Often governance is misunderstood as relying solely on regulations. However, the workshop in June indicated that governance requires a cohesive direction from institutions and support from the ecosystem. Additionally, comprehensive consultation with all related agencies and stakeholders must be conducted should hard regulations be the intended outcome. Given the potential AI boom, it must be done in ways that do not dampen growth, innovation and ensure equity in the processes.

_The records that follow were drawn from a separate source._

<file path="src/rtl/dbg_trig_pkg.sv">
package dbg_trig_pkg;
  localparam int          N_MID    = 3;
  localparam int          ST_W     = 3;
  localparam logic [2:0]  ST_IDLE  = 3'd0;
  localparam logic [2:0]  ST_FINAL = 3'd4;
  localparam int          STAT_ST  = 6;
  localparam int          STAT_SRC = 9;

  function automatic logic st_is_mid(input logic [2:0] s);
    return (s != ST_IDLE) && (s < ST_FINAL);
  endfunction
endpackage

</file>
<file path="src/rtl/dbg_trig_pick.sv">
module dbg_trig_pick #(
  parameter int N_CH  = 4,
  parameter int NIB_W = 4
) (
  input  logic                    clk,
  input  logic                    rst,
  input  logic                    enable,
  input  logic                    range_en,
  input  logic [N_CH-1:0]         fmatch,
  input  logic [N_CH-1:0]         tag_hit,
  input  logic [N_CH*NIB_W-1:0]   route,
  output logic                    fire,
  output logic [N_CH-1:0]         win_ch,
  output logic                    win_tag,
  output logic [2:0]              win_next
);
  localparam int IW = (N_CH > 1) ? $clog2(N_CH) : 1;

  logic [N_CH-1:0] act, ok, fin;
  logic [2:0]      nxt [N_CH];
  logic [IW-1:0]   sel;

  for (genvar g = 0; g < N_CH; g++) begin : g_ch
    logic [NIB_W-1:0] nib;
    logic             sup;
    assign nib = route[g*NIB_W +: NIB_W];
    if (g == 2) begin : g_fold
      assign sup = range_en & (fmatch[0] | tag_hit[0]);
    end else begin : g_nofold
      assign sup = 1'b0;
    end
    assign act[g] = enable & (fmatch[g] | tag_hit[g]) & ~sup;
    assign ok[g]  = act[g] && (nib >= NIB_W'(1)) && (nib <= NIB_W'(4));
    assign fin[g] = act[g] && (nib == NIB_W'(4));
    assign nxt[g] = ok[g] ? nib[2:0] : 3'd0;
  end

  always_comb begin
    sel = '0;
    for (int i = N_CH - 1; i >= 0; i--)
      if (ok[i]) sel = IW'(i);
    for (int i = N_CH - 1; i >= 0; i--)
      if (fin[i]) sel = IW'(i);
    win_ch = '0;
    if (|ok) win_ch[sel] = 1'b1;
    fire     = |ok;
    win_tag  = tag_hit[sel] & ~fmatch[sel];
    win_next = nxt[sel];
  end

  AST_ONE_WINNER: assert property (@(posedge clk) disable iff (rst)
    $onehot0(win_ch) && (fire == (win_ch != '0)));
  AST_RANGE_FOLD: assert property (@(posedge clk) disable iff (rst)
    (range_en && (fmatch[0] || tag_hit[0])) |-> !win_ch[2]);
  AST_QUIET_OFF: assert property (@(posedge clk) disable iff (rst)
    !enable |-> !fire);
endmodule

</file>
<file path="src/rtl/dbg_trig_seq.sv">
module dbg_trig_seq
  import dbg_trig_pkg::*;
#(
  parameter int N_CH = 4
) (
  input  logic              clk,
  input  logic              rst,
  input  logic              wr_arm_set,
  input  logic              wr_arm_clr,
  input  logic              wr_trig,
  input  logic              align_end,
  input  logic              bk_en,
  input  logic              fire,
  input  logic [N_CH-1:0]   win_ch,
  input  logic              win_tag,
  input  logic [2:0]        win_next,
  input  logic              trace_done,
  output logic [2:0]        state_q,
  output logic              arm_q,
  output logic              trc_q,
  output logic              bkpt_q,
  output logic [N_CH+1:0]   src_q
);
  logic mid, trig_act, fire_act, to_fin, done_act, hw_dis;

  assign mid      = st_is_mid(state_q);
  assign trig_act = arm_q & mid & wr_trig;
  assign fire_act = arm_q & mid & fire & ~wr_trig;
  assign to_fin   = fire_act & (win_next == ST_FINAL);
  assign done_act = arm_q & (state_q == ST_FINAL) & trc_q & trace_done;
  assign hw_dis   = ((trig_act | to_fin) & align_end) | done_act;

  always_ff @(posedge clk) begin
    if (rst) begin
      state_q <= ST_IDLE;
      arm_q   <= 1'b0;
      trc_q   <= 1'b0;
      bkpt_q  <= 1'b0;
      src_q   <= '0;
    end else begin
      bkpt_q <= 1'b0;
      if (wr_arm_clr) begin
        arm_q   <= 1'b0;
        state_q <= ST_IDLE;
        trc_q   <= 1'b0;
      end else if (wr_arm_set && !hw_dis) begin
        arm_q   <= 1'b1;
        state_q <= 3'd1;
        trc_q   <= 1'b0;
        src_q   <= '0;
      end else if (trig_act) begin
        src_q <= {1'b1, 1'b0, {N_CH{1'b0}}};
        if (align_end) begin
          arm_q   <= 1'b0;
          state_q <= ST_IDLE;
          bkpt_q  <= bk_en;
        end else begin
          state_q <= ST_FINAL;
          trc_q   <= 1'b1;
        end
      end else if (fire_act) begin
        state_q <= win_next;
        src_q   <= {1'b0, win_tag, win_ch};
        if (to_fin) begin
          if (align_end) begin
            arm_q  <= 1'b0;
            bkpt_q <= bk_en;
          end else begin
            trc_q <= 1'b1;
          end
        end
      end else if (done_act) begin
        arm_q  <= 1'b0;
        trc_q  <= 1'b0;
        bkpt_q <= bk_en;
      end
    end
  end

  AST_BKPT_PULSE: assert property (@(posedge clk) disable iff (rst)
    bkpt_q |=> !bkpt_q);
  AST_TRACE_ARMED: assert property (@(posedge clk) disable iff (rst)
    trc_q |-> (arm_q && state_q == ST_FINAL));
  AST_HW_DISARM_WINS: assert property (@(posedge clk) disable iff (rst)
    hw_dis |=> !arm_q);
  AST_IDLE_DISARMED: assert property (@(posedge clk) disable iff (rst)
    (state_q == ST_IDLE) |-> !arm_q);
endmodule

</file>
<file path="src/rtl/dbg_trig_ctrl.sv">
module dbg_trig_ctrl
  import dbg_trig_pkg::*;
#(
  parameter int N_CH  = 4,
  parameter int NIB_W = 4
) (
  input  logic                    clk,
  input  logic                    rst,
  input  logic [N_CH-1:0]         fmatch,
  input  logic [N_CH-1:0]         tag_hit,
  input  logic                    reg_we,
  input  logic [1:0]              reg_addr,
  input  logic [N_CH*NIB_W-1:0]   reg_wdata,
  output logic [N_CH*NIB_W-1:0]   reg_rdata,
  input  logic                    trace_done,
  output logic                    armed,
  output logic                    trace_start,
  output logic                    bkpt_req
);
  localparam int DW = N_CH * NIB_W;

  logic [1:0]       cfg_align;
  logic             cfg_range, cfg_bken;
  logic [DW-1:0]    route_q [N_MID];
  logic [DW-1:0]    cur_route, stat;
  logic             ctl_wr, wr_trig, wr_arm_set, wr_arm_clr;
  logic             fire, win_tag;
  logic [N_CH-1:0]  win_ch;
  logic [2:0]       win_next, state_q;
  logic [N_CH+1:0]  src_q;

  assign ctl_wr     = reg_we && (reg_addr == 2'd0);
  assign wr_trig    = ctl_wr &  reg_wdata[1];
  assign wr_arm_set = ctl_wr &  reg_wdata[0] & ~reg_wdata[1];
  assign wr_arm_clr = ctl_wr & ~reg_wdata[0] & ~reg_wdata[1];

  always_ff @(posedge clk) begin
    if (rst) begin
      cfg_align <= 2'b00;
      cfg_range <= 1'b0;
      cfg_bken  <= 1'b0;
    end else if (ctl_wr) begin
      cfg_align <= reg_wdata[3:2];
      cfg_range <= reg_wdata[4];
      cfg_bken  <= reg_wdata[5];
    end
  end

  for (genvar r = 0; r < N_MID; r++) begin : g_route
    always_ff @(posedge clk) begin
      if (rst) route_q[r] <= '0;
      else if (reg_we && reg_addr == 2'(r + 1)) route_q[r] <= reg_wdata;
    end
  end

  always_comb begin
    cur_route = '0;
    for (int s = 0; s < N_MID; s++)
      if (state_q == 3'(s + 1)) cur_route = route_q[s];
  end

  dbg_trig_pick #(.N_CH(N_CH), .NIB_W(NIB_W)) u_pick (
    .clk(clk), .rst(rst),
    .enable(armed & st_is_mid(state_q)), .range_en(cfg_range),
    .fmatch(fmatch), .tag_hit(tag_hit), .route(cur_route),
    .fire(fire), .win_ch(win_ch), .win_tag(win_tag), .win_next(win_next)
  );

  dbg_trig_seq #(.N_CH(N_CH)) u_seq (
    .clk(clk), .rst(rst),
    .wr_arm_set(wr_arm_set), .wr_arm_clr(wr_arm_clr), .wr_trig(wr_trig),
    .align_end(cfg_align[1]), .bk_en(cfg_bken),
    .fire(fire), .win_ch(win_ch), .win_tag(win_tag), .win_next(win_next),
    .trace_done(trace_done),
    .state_q(state_q), .arm_q(armed), .trc_q(trace_start),
    .bkpt_q(bkpt_req), .src_q(src_q)
  );

  always_comb begin
    stat = '0;
    stat[0]                   = armed;
    stat[1]                   = trace_start;
    stat[3:2]                 = cfg_align;
    stat[4]                   = cfg_range;
    stat[5]                   = cfg_bken;
    stat[STAT_ST +: ST_W]     = state_q;
    stat[STAT_SRC +: N_CH+2]  = src_q;
  end

  always_ff @(posedge clk) begin
    if (rst)                  reg_rdata <= '0;
    else if (reg_addr == 2'd0) reg_rdata <= stat;
    else                      reg_rdata <= route_q[reg_addr - 2'd1];
  end

  AST_HOLD_DISARMED: assert property (@(posedge clk) disable iff (rst)
    (!armed && !reg_we) |=> $stable(state_q));
endmodule

</file>
<file path="config.mk">
export PLATFORM = sky130hd
export DESIGN_NAME = dbg_trig_ctrl
export DESIGN_NICKNAME = d
export VERILOG_FILES = /design/src/rtl/dbg_trig_pkg.sv /design/src/rtl/dbg_trig_pick.sv /design/src/rtl/dbg_trig_seq.sv /design/src/rtl/dbg_trig_ctrl.sv
export SDC_FILE = /design/constraint.sdc
export NUM_CORES = 1
export LEC_CHECK = 0
export CORE_ASPECT_RATIO = 2
export CORE_MARGIN = 4
export CORE_UTILIZATION = 45
export DETAILED_ROUTE_END_ITERATION = 10
export HOLD_SLACK_MARGIN = 0.05
export PLACE_DENSITY = 0.75
export SLEW_MARGIN = 20
export SYNTH_ARGS = -nofsm -noshare
export SYNTH_HDL_FRONTEND = slang
export SYNTH_SLANG_ARGS = --single-unit
export TNS_END_PERCENT = 5
</file>
<file path="constraint.sdc">
create_clock -name clk -period 7.7 [get_ports clk]
set_input_delay 1.155 -clock clk [delete_from_list [all_inputs] [get_ports clk]]
set_output_delay 1.155 -clock clk [all_outputs]
set_load 0.1 [all_outputs]
</file>
==> parameters.txt, run 1 <==
Parameter                              Value

Power and ir drop
  Total power per unit cell area ... 208.8 mW/mm²
  Leakage power summed over all cells ... 1.775 nW
  Total power ... 0.001055 W
  Peak supply drop ... 0.1190 mV

Cells and area
  Nets@finish ... 494
  Antenna diodes ... 0
  Relative area change from synthesis to final layout ... 18.14%
  Layout cells sized above 1 ... 7.097%
  Area taken by multi-input logic gates ... 0.002047 mm²
  Total of fill cells in the finished design ... 814
  Sequential cell area ... 0.002082 mm²

Critical path
  Critical Setup Path Class ... input pin to flop
  Endpoint of the lowest-slack register-to-register path ... u_seq.state_q[0]
  Kind of end point of the critical path ... flop
  WP data arrival ... 4.35 ns
  FF-to-FF Start ... u_seq.state_q[1]
  Worst Path Required ... 7.96 ns
  Worst R2R Path Depth ... 9
  Crit-path max FO ... 37
  Setup slack, reg-to-reg ... 3.93 ns
  Startpoint type of the worst setup path ... input pin

Floorplan
  Starting utilization of the core area ... 45.88%
  DIE AREA ... 0.01122 mm²
  Die outline height ... 145.9 µm
  Top-level I/O count ... 49
  Std cell rows ... 50
  Placeable core region ... 0.009321 mm²
  Die X ... 76.94 µm

STA
  # setup viols final ... 0
  Time the final worst path needs with I/O delays and setup ... 4.088 ns
  Max-slew violations ... 0
  Layout Skew ... 0.006429 ns
  Setup repair after global routing missed its margin ... no
  Final critical-path share of the clock period ... 53.09%
  Fmax ... 244.6 MHz
  Summed negative setup slack over all endpoints ... 0 ns
  Worst slew margin relative to its limit ... 24.83%
  Hold violation count in the final report ... 0
  Worst-Margin Slew ... 1.126 ns

GRT
  Global routing usage summed across all routing layers ... 19.30%
  Global-route wire length before repair ... 16.80 mm
  Initial antenna violation count ... 0
  Congestion Overflow GR ... 0
  Via count of the first global-routing pass ... 3361
  Pin count of the biggest net entering global routing ... 38

Clock network
  Post CTS Setup Buffer Count ... 0
  CTS Hold Bufs ... 0
  Deepest clock path buffer count ... 2
  H-tree level count ... 3
  Count of clock tree sinks ... 80
  Clock Root Buffer ... sky130_fd_sc_hd__clkbuf_16
  CTS tree ... yes
  Clock transition at the registers of the reported paths ... 0.06 ns
  Post-CTS resize count ... 0
  Inserted Clock Buffers ... 9
  Clk Latency, worst-skew pair ... 0.34 ns

Synth
  Cell area after synthesis ... 0.004277 mm²
  Ys flop type ... sky130_fd_sc_hd__edfxtp_1
  Count of yosys warnings during synthesis ... 0
  Number of instances in the synthesized netlist ... 424
  Syn_nets ... 458
  Fraction of registers with async set/reset ... 0%
  Fraction of the yosys area taken by sequential cells ... 48.68%
  Total of flip-flops plus latches after synthesis ... 80
  Most area-consuming cells after synthesis ... sky130_fd_sc_hd__edfxtp_1 34%, sky130_fd_sc_hd__dfxtp_1 15%, sky130_fd_sc_hd__and2_1 7.5%
  Cell accounting for the most synthesized area ... sky130_fd_sc_hd__edfxtp_1
  Fraction of synthesized cell area taken by the top area cell type ... 33.70%
  Mean instance size in the synthesized netlist ... 10.09 µm²
  Synth unique cells ... 60
  Number of synthesized flops with an enable pin ... 48

Route
  Post-route ant nets ... 0
  Total length of routed wires ... 10.69 mm
  Number of detailed-route iterations in the first pass ... 5
  Count of vias placed by the detailed router ... 3394
  Initial DRC count ... 274
  DR vias/cell ... 5.965
  # DRC ... 0
  Average routed wire per standard cell ... 18.78 µm

Hold path
  Worst Hold Endpoint ... cfg_align[0]
  HP Start ... cfg_align[0]
  Hold-critical path depth ... 2
  Classification of the worst-slack hold path ... flop to flop

Flow run
  Max Cap Viol ... 0

Outcome
  Run status ... completed

Placement
  Routability Congestion ... 0.9396
  Half-perimeter wire length after detailed placement ... 7.919 mm
  Port buffer count ... 48
## Yosys cell counts (3+ instances only)
library cell,instances
sky130_fd_sc_hd__nor2_1,54
sky130_fd_sc_hd__and2_1,51
sky130_fd_sc_hd__edfxtp_1,48
sky130_fd_sc_hd__a21oi_1,32
sky130_fd_sc_hd__dfxtp_1,32
sky130_fd_sc_hd__mux2i_1,28
sky130_fd_sc_hd__a211oi_1,21
sky130_fd_sc_hd__nand2_1,20
sky130_fd_sc_hd__clkbuf_1,17
sky130_fd_sc_hd__nand3b_1,11
sky130_fd_sc_hd__nand3_1,9
sky130_fd_sc_hd__inv_1,8
sky130_fd_sc_hd__nand4_1,6
sky130_fd_sc_hd__a211o_1,5
sky130_fd_sc_hd__and3_1,4
sky130_fd_sc_hd__buf_2,4
sky130_fd_sc_hd__ha_1,4
sky130_fd_sc_hd__nand2b_1,4
sky130_fd_sc_hd__nor3_1,4
sky130_fd_sc_hd__o211ai_1,4
sky130_fd_sc_hd__a2111oi_2,3
sky130_fd_sc_hd__a22o_1,3
sky130_fd_sc_hd__buf_4,3
sky130_fd_sc_hd__o21ai_0,3
## layer usage
| layer | track usage, % | vias to the layer above | routed length [µm] |
|---|---|---|---|
| met5 | 0 | - | 0 |
| met4 | 12.98 | 0 | 509 |
| met3 | 3.965 | 40 | 552 |
| met2 | 35.49 | 120 | 5799 |
| met1 | 18.88 | 1608 | 3826 |
| li1 | - | 1626 | - |
## critical path, cell delays in order
cell	delay [ns]
sky130_fd_sc_hd__clkdlybuf4s50_1	1.20
sky130_fd_sc_hd__inv_1	0.17
sky130_fd_sc_hd__ha_1	0.25
sky130_fd_sc_hd__buf_4	0.25
sky130_fd_sc_hd__nand2_1	0.24
sky130_fd_sc_hd__nor3_1	0.09
sky130_fd_sc_hd__nor2_1	0.35
sky130_fd_sc_hd__nand2_1	0.19
sky130_fd_sc_hd__o32a_1	0.38
sky130_fd_sc_hd__o31ai_1	0.06
## flip-flops by register name (all words and copies together), names as in the netlist
register       cells
u_seq.bkpt_q       1
u_seq.state_q      3
cfg_range          1
cfg_align          2
reg_rdata         16
route_q           48
cfg_bken           1
u_seq.arm_q        1
u_seq.trc_q        1
u_seq.src_q        6
## power by group
| group | internal (W) | switching [W] |
|---|---|---|
| Combinational | 0.0000506 | 0.000113 |
| Clock | 0.000220 | 0.000174 |
| Sequential | 0.000483 | 0.0000147 |
## stage by stage
step	utilization (%)	cells	setup WS, ns	area [µm²]	hold WS, ns
3_5_place_dp	51.33	553	3.316	4785	0.4627
6_report	54.20	569	3.612	5052	0.4697
2_1_floorplan	-	424	4.098	4277	0.4367
5_1_grt	54.20	569	3.489	5052	0.5008
3_3_place_gp	51.33	553	3.429	4785	0.4581
4_1_cts	54.25	569	3.680	5057	0.4711
## cell families (layout without fill, tap and decap cells)
logic type	Yosys count	in the layout	share of synthesized area, %
AND/OR/NAND/NOR	176	176	22.06
AO/OA/AOI/OAI	98	98	16.73
flip-flops	80	80	48.68
buffers and inverters	33	74	3.452
multiplexers	32	32	7.694
adder cells (fa/ha/maj)	4	4	1.170
XOR/XNOR	1	1	0.2048
## layout by cell type (no fill, tap or decap), types with 5 or more instances in the layout
| cell type | n |
|---|---|
| sky130_fd_sc_hd__mux2i_1 | 28 |
| sky130_fd_sc_hd__nand4_1 | 6 |
| sky130_fd_sc_hd__nand3_1 | 9 |
| sky130_fd_sc_hd__clkbuf_16 | 9 |
| sky130_fd_sc_hd__nand2_1 | 20 |
| sky130_fd_sc_hd__nor2_1 | 54 |
| sky130_fd_sc_hd__a211o_1 | 5 |
| sky130_fd_sc_hd__and2_1 | 51 |
| sky130_fd_sc_hd__a211oi_1 | 21 |
| sky130_fd_sc_hd__inv_1 | 8 |
| sky130_fd_sc_hd__nand3b_1 | 11 |
| sky130_fd_sc_hd__clkdlybuf4s50_1 | 47 |
| sky130_fd_sc_hd__edfxtp_1 | 48 |
| sky130_fd_sc_hd__dfxtp_1 | 32 |
| sky130_fd_sc_hd__a21oi_1 | 32 |
## layout make-up
| class | count | area share, % |
|---|---|---|
| inverters | 8 | 0.5944 |
| clock inverters | 6 | 0.8668 |
| clock buffers | 10 | 4.532 |
| multi-input cells | 311 | 40.52 |
| well taps | 104 | 2.576 |
| repair buffers | 50 | 9.708 |
| flip-flops and latches | 80 | 41.21 |
## how the worst max path moves through the flow
stage	from	endpoint	slack [ns]	cells after the start
after CTS	reg_addr[0]	u_seq.state_q[1]	3.68	10
after global routing	reg_addr[0]	u_seq.state_q[1]	3.49	10
final	reg_addr[0]	u_seq.state_q[1]	3.61	10
after global placement	reg_addr[0]	u_seq.state_q[1]	3.43	10
after detailed placement	reg_addr[0]	u_seq.state_q[1]	3.32	10
after floorplan	reg_addr[0]	u_seq.state_q[1]	4.10	11
Power figures use the tool's default switching activity.
==> inputs of run 2 (changes only) <==
- PLACE_DENSITY: 0.75 -> 0.78
- clock period: 7.7 -> 3.3 ns (I/O delays scaled with it)
==> run 2 against run 1 <==
Effect of this change:
- core utilization is 2.3 points higher
- clock power grew to 2.6 times the previous value
- sequential power is 130% higher
- power is 140% higher
- sequential cell count stayed put
- sequential share of layout area is 1.7 points lower
- setup slack worse by 3.3 ns
- routed wire length is 4.6% higher
- first-iteration DRC count is 19% lower
- clock skew is 0.0024 ns lower
- combinational power is 140% higher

The paper is indebted to the workshop participants, including government agencies, academic institutions and think-tanks, civil society organisation and industry leaders. The central findings of the workshop are included in the appendix for consideration. The authors are also extremely grateful to the thriving community of academics, practitioners, industry players and members of government comitted to advancing progress in this space.